What you should do - Below are records. Find each line in them that holds the word "area" and copy it.

*** Opening of Provided information ***

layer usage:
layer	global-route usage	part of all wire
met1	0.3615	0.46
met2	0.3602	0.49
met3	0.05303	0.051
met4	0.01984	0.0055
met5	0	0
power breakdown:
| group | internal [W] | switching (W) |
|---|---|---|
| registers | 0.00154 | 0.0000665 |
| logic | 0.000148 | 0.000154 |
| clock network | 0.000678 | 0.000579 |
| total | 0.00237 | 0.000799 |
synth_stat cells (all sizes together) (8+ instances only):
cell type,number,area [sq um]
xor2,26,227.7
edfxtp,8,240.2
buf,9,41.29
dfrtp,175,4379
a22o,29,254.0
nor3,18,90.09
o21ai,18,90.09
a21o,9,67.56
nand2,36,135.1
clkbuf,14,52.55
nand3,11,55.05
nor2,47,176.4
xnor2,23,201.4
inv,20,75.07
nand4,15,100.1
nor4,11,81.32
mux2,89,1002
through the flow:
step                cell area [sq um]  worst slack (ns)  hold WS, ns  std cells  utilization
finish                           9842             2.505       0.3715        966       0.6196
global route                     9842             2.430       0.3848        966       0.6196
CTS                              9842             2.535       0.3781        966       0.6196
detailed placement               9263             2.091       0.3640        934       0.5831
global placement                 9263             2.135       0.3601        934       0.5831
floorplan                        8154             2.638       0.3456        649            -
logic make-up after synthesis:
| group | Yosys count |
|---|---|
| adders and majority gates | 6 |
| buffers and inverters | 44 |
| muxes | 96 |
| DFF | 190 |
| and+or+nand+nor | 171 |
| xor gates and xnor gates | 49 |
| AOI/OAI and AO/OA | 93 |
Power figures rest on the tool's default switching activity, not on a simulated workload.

*** Close of Provided information ***
*** Opening of Provided information ***

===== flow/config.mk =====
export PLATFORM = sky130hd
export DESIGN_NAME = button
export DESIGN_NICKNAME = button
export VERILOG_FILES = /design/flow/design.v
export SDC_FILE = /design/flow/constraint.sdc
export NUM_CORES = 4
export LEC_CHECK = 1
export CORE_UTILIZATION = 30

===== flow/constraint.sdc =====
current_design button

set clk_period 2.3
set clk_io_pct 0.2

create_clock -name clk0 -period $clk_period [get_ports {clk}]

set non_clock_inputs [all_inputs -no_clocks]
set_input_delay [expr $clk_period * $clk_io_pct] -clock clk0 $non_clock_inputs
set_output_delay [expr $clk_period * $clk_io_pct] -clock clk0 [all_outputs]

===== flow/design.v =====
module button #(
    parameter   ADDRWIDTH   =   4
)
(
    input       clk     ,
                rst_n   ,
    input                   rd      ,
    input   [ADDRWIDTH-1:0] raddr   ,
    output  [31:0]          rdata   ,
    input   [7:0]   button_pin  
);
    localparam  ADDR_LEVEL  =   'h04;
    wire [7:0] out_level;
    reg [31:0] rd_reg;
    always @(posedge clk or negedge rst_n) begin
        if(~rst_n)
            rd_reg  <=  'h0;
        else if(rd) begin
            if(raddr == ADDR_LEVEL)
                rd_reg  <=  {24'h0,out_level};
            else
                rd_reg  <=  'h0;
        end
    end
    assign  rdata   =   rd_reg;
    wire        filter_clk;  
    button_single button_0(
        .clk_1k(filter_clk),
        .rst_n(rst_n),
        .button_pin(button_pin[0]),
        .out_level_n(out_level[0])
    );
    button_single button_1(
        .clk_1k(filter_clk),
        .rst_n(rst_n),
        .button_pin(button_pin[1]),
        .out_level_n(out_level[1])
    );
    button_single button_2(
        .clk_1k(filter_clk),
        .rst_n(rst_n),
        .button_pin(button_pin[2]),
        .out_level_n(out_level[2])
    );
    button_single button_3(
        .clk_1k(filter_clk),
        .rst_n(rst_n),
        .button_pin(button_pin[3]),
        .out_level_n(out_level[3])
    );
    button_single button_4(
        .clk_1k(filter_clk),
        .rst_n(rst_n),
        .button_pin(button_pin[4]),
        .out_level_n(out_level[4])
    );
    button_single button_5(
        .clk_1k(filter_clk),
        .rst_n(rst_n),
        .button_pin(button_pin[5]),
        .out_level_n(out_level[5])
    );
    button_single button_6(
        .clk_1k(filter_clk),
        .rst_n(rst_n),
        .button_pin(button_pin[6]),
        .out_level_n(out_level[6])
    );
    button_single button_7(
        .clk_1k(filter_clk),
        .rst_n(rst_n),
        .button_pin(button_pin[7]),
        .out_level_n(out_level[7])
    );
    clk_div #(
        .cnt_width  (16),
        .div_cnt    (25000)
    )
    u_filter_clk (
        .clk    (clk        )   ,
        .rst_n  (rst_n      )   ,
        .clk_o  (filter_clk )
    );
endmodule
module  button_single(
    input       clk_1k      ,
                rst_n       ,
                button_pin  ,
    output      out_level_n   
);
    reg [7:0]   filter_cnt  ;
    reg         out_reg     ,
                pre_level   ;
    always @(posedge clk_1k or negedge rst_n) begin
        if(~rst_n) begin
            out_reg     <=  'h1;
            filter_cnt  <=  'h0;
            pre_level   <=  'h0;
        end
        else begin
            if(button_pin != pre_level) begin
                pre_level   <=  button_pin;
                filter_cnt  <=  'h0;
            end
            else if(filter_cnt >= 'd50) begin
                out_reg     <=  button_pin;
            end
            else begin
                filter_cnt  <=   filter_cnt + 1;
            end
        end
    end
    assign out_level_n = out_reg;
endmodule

*** Close of Provided information ***

Solution for this problem -
cell type,number,area [sq um]
step                cell area [sq um]  worst slack (ns)  hold WS, ns  std cells  utilization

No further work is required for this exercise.